A managed disk works like an on-premises server, except that Azure managed disks are available for on-demand provisioning. You can specify the desired disk type and size and provision the disk.
Here are key aspects to consider before choosing Azure managed disks:
- Disk types—Azure offers a variety of disk types, including standard hard disk drives (HDD), premium solid-state drives (SSD), standard SSDs, and ultra disks.
- VM disks—each subscription can create a maximum of 50,000 VM disks per region. This limitation applies to the same type of VM disks. For example, you can create thousands of HDD VMs using a single subscription.
- Availability Zones (AZs)—Azure-managed disks support AZs to provide high availability. AZs can help protect your applications from data center failures.
- Access control—Azure role-based access control (Azure RBAC) enables you to assign specific permissions for a managed disk to one or multiple users.
Azure Storage Best Practices
Here are a few best practices that can help you make more effective use of Azure storage services.
Define Multi-factor Authentication (MFA) for Administrator Accounts
You can use MFA to ensure that administrator accounts are properly protected. If an administrator account is compromised by attackers, they can create storage resources, delete existing resources, and steal sensitive data stored in your Azure storage services.
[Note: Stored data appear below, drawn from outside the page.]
[config.mk]
export PLATFORM = sky130hd
export DESIGN_NAME = market_message_window_scanner
export DESIGN_NICKNAME = d
export VERILOG_FILES = /design/src/rtl/core/mmws_pkg.sv /design/src/rtl/core/mmws_window.sv /design/src/rtl/core/mmws_check.sv /design/src/rtl/core/mmws_fifo.sv /design/src/rtl/core/market_message_window_scanner.sv
export SDC_FILE = /design/constraint.sdc
export NUM_CORES = 2
export LEC_CHECK = 0
export BUFFER_PORTS_ARGS = -buffer_cell sky130_fd_sc_hd__buf_4
export CORE_MARGIN = 4
export CORE_UTILIZATION = 35
export CTS_CLUSTER_DIAMETER = 60
export CTS_CLUSTER_SIZE = 14
export DETAILED_ROUTE_END_ITERATION = 8
export GPL_TIMING_DRIVEN = 0
export PLACE_DENSITY = 0.58
export SLEW_MARGIN = 5
export SYNTH_ARGS = -nofsm -noshare
export SYNTH_HDL_FRONTEND = slang
export SYNTH_SLANG_ARGS = --single-unit
export TNS_END_PERCENT = 1
[constraint.sdc]
create_clock -name aclk -period 9.92 [get_ports aclk]
set_input_delay 0.496 -clock aclk [delete_from_list [all_inputs] [get_ports aclk]]
set_output_delay 0.496 -clock aclk [all_outputs]
set_load 0.02 [all_outputs]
Plan for Bandwidth and Operations Restrictions per Blob
In Azure, a blog enables up to 500 requests per second. You might have a large number of clients reading from the same blob, and in some cases, the limit can be exceeded. If so, consider moving data to block blob storage, which provides a higher request rate. Block blob storage allows you to support a configurable number of IOPS for your data.
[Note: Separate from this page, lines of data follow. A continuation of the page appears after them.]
`src/hdl/ecgf_pkg.sv`:
```
package ecgf_pkg;

  // field widths
  localparam int IDX_W  = 16;
  localparam int ELEV_W = 24;
  localparam int VAR_W  = 24;

  // gain is Q0.16 plus one integer bit so that exactly 1.0 fits
  localparam int FRAC_W = 16;
  localparam int GAIN_W = FRAC_W + 1;
  localparam logic [GAIN_W-1:0] GAIN_ONE = GAIN_W'(1) << FRAC_W;

  // stream widths, padded to whole bytes
  localparam int S_TDATA_W = 64;
  localparam int M_TDATA_W = 56;

  typedef enum logic [3:0] {
    ST_CLEAR,
    ST_IDLE,
    ST_REDUCE,
    ST_ADDR,
    ST_LOOKUP,
    ST_DIV,
    ST_MUL,
    ST_ADD,
    ST_FINISH
  } fuse_state_t;

  typedef struct packed {
    logic                     occupied;
    logic [VAR_W-1:0]         variance;
    logic signed [ELEV_W-1:0] mean;
  } cell_entry_t;

  // handshake between sequencer and gain divider
  typedef struct packed {
    logic                start;
    logic [VAR_W-1:0]    cell_var;
    logic [VAR_W:0]      var_sum;
  } div_req_t;

  typedef struct packed {
    logic                done;
    logic [GAIN_W-1:0]   gain;
  } div_rsp_t;

endpackage

```
`src/hdl/ecgf_gain_div.sv`:
```
// Restoring divider: gain = floor(v * 2^16 / (v + pv)), one quotient bit a cycle.
// The quotient never exceeds 2^16, so only the last GAIN_W dividend bits are walked;
// the bits above them (v >> 1) already sit below the divisor.
module ecgf_gain_div
  import ecgf_pkg::*;
(
  input  logic     clk,
  input  logic     rst,
  input  div_req_t req,
  output div_rsp_t rsp
);

  localparam int CNT_W = $clog2(GAIN_W);

  logic             busy;
  logic             done;
  logic [CNT_W-1:0] step_cnt;
  logic [VAR_W:0]   rem;
  logic [VAR_W:0]   divisor;
  logic             next_bit;
  logic [GAIN_W-1:0] quot;

  logic [VAR_W+1:0] trial;
  logic [VAR_W+1:0] trial_sub;
  logic             fits;

  assign trial     = {rem, next_bit};
  assign trial_sub = trial - {1'b0, divisor};
  assign fits      = trial >= {1'b0, divisor};

  always_ff @(posedge clk) begin
    if (rst) begin
      busy     <= 1'b0;
      done     <= 1'b0;
      step_cnt <= '0;
    end else begin
      done <= 1'b0;
      if (req.start) begin
        busy     <= 1'b1;
        step_cnt <= CNT_W'(GAIN_W - 1);
      end else if (busy) begin
        if (step_cnt == '0) begin
          busy <= 1'b0;
          done <= 1'b1;
        end else begin
          step_cnt <= step_cnt - CNT_W'(1);
        end
      end
    end
  end

  always_ff @(posedge clk) begin
    if (req.start) begin
      rem      <= {2'b00, req.cell_var[VAR_W-1:1]};
      next_bit <= req.cell_var[0];
      divisor  <= req.var_sum;
      quot     <= '0;
    end else if (busy) begin
      rem      <= fits ? trial_sub[VAR_W:0] : trial[VAR_W:0];
      next_bit <= 1'b0;
      quot     <= {quot[GAIN_W-2:0], fits};
    end
  end

  assign rsp = '{done: done, gain: quot};

endmodule

```
`config.mk`:
```
export PLATFORM = sky130hd
export DESIGN_NAME = ecgf_gain_div
export DESIGN_NICKNAME = d
export VERILOG_FILES = /design/src/hdl/ecgf_pkg.sv /design/src/hdl/ecgf_gain_div.sv
export SDC_FILE = /design/constraint.sdc
export NUM_CORES = 1
export LEC_CHECK = 0
export BUFFER_PORTS_ARGS = -buffer_cell sky130_fd_sc_hd__buf_2
export CORE_MARGIN = 1.5
export CORE_UTILIZATION = 40
export CTS_BUF_LIST = sky130_fd_sc_hd__clkbuf_16
export CTS_CLUSTER_SIZE = 12
export DETAILED_ROUTE_END_ITERATION = 10
export GPL_ROUTABILITY_DRIVEN = 0
export GPL_TIMING_DRIVEN = 0
export PLACE_DENSITY = 0.63
export SLEW_MARGIN = 20
export SYNTH_ARGS = -nofsm -noshare
export SYNTH_HDL_FRONTEND = slang
export SYNTH_SLANG_ARGS = --single-unit
```
`constraint.sdc`:
```
create_clock -name clk -period 4.24 [get_ports clk]
set_clock_uncertainty 0.1 [all_clocks]
set_input_delay 0.212 -clock clk [delete_from_list [all_inputs] [get_ports clk]]
set_output_delay 0.212 -clock clk [all_outputs]
set_load 0.05 [all_outputs]
```
==> qor.yml, run 1 <==
status:
  status: "finished clean"
min_path:
  min_from: "rst"
  min_path_cells: 2
  hp-class: "in2reg"
  worstHoldEndpoint: "step_cnt[4]$_SDFFE_PP0P_"
sta:
  period_share: 0.8057
  timing.final.ws_setup_ns: 0.8238
  slew_violations: 0
  slew_headroom: 0.5149
  finalSetupViolations: 0
  finalSetupTns_ns: 0
  hold_viol: 0
  fmax_ghz: 0.2927
  tightest_slew_ns: 0.7215
  fin_crit_ns: 3.416
  rsz0062_at_grt: "no"
synth:
  synth.avg_cell_area_um2: 9.818
  synthesis.area_um2: 4497
  yosysSeqAreaShare: 0.4430
  syn_inst: 458
  ys_warn_count: 0
  synth_edf_count: 49
  synth.distinct_cells: 61
  ys.flop_type: "edfxtp_1"
  synth-seq-cells: 75
  async_flop_share: 0
  syn_nets: 538
route:
  drc: 0
  vias_per_cell: 5.360
  drt-total-wl_mm: 11.22
  drtAntennaViolNets: 0
  via_count: 3795
  drt_pass1_iterations: 5
  wl_per_cell_um: 15.85
  drt_iter0_drc: 187
worst_setup_path:
  cp-end-kind: "flop"
  r2r-start: "next_bit$_SDFFCE_PN0P_"
  critPathArrivalTime_ns: 3.41
  r2r_setup_slack_ns: 0.82
  ff2ff_path_depth: 13
  cp_common_cell: "inv_1"
  crit_type: "reg2reg"
  slowest_delay_ns: 0.41
  crit_fanout: 10
  crit_slowest_cell: "fa_1"
  path_cells: "inv_1, ha_1, inv_1, fa_1, a21oi_2, o221ai_2, a211oi_2, o22ai_2, a21oi_4, o311a_4, buf_6, nor2_1, a221o_1"
  start_kind: "flop"
  worst_r2r_endpoint: "rem[20]$_DFFE_PP_"
  cp.required_ns: 4.24
floorplan:
  die-area_um2: 11890
  dieHeight_um: 109.0
  ios: 70
  start_util: 0.4130
  rows: 38
  dieWidth_um: 109.0
  core-area_um2: 10890
global_routing:
  grt_pass1_vias: 3771
  grt_max_degree: 27
  grtUsageTotal: 0.2033
  top_usage_layer: "met2"
  grt_overflow: 0
  grt_pass1_wl_mm: 18.23
  met1_usage: 0.2662
  grt_use_met2: 0.3268
  antenna_found_initial: 1
  use_met3: 0.05499
clocking:
  cts_buffer_depth: 2
  clk_pin_slew_ns: 0.06
  cts_root_buffer: "clkbuf_16"
  cts_resized: 0
  htree_levels: 3
  cts_sinks: 75
  clkLatencyLatePin_ns: 0.36
  cts_made_buffers: 9
  tritoncts: "done"
power_and_ir_drop:
  p_seq_frac: 0.343
  power_switching_uw: 985.1
  p_int_uw: 1713
  pwr-share-clk: 0.289
  p_leak_uw: 0.002389
  pwr-share-comb: 0.369
  power_density_nw_per_um2: 484.2
  swShare: 0.3651
  ir_worst_vdd_mv: 0.2920
placed_design:
  portBuffers: 69
  dp_hpwl_mm: 7.948
  place_ws_ns: 0.8422
layout:
  final_nets: 643
  drive_gt1_frac: 0.1954
  antenna_cells: 0
  syn2layout_area_growth_pct: 23.90
job:
  max_cap_viol_count: 0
Another option is to use a content delivery network (CDN) to cache object data near to your clients and avoid a large volume of requests directly to your Azure blobs.
Enable Logging for Azure Blobs
Logs are important for monitoring data access patterns. You can use logs to create policies to reduce costs for storage blobs. For example, if logs show that data in specific blobs is not frequently accessed, you can move it to an archive storage tier to significantly reduce costs. Blog access logging is also important for security and compliance purposes, especially for sensitive data.
Enable Parallel Uploads
When you need to upload large volumes of data to Azure storage, it is a good idea to enable parallel uploads in your Azure Storage account. This can double the speed of your uploads. Set the ParallelOperationThreadCount parameter to eight times the number of cores available in the machine uploading data to Azure.
Conclusion
In this article, I explained the structure and capabilities of storage service in the Azure cloud. In particular, I reviewed:
- Types of Azure storage accounts—including General Purpose v1, General Purpose v2, and Block Blob Storage.
- Azure Blob Storage—elastically scalable object storage service.
- Azure Files—scalable cloud-based file storage.
- Azure Queue Storage—storage for messaging systems accessed by HTTP or HTTPS.
- Azure Table Storage—simple non-relational datastore using key-value pairs.
- Azure Managed Disks—virtual disk drives that can be attached to VMs.
In addition, I covered several best practices that can help you make more effective use of Azure storage resources. I hope this will be useful as you explore the use of cloud-based elastic storage services.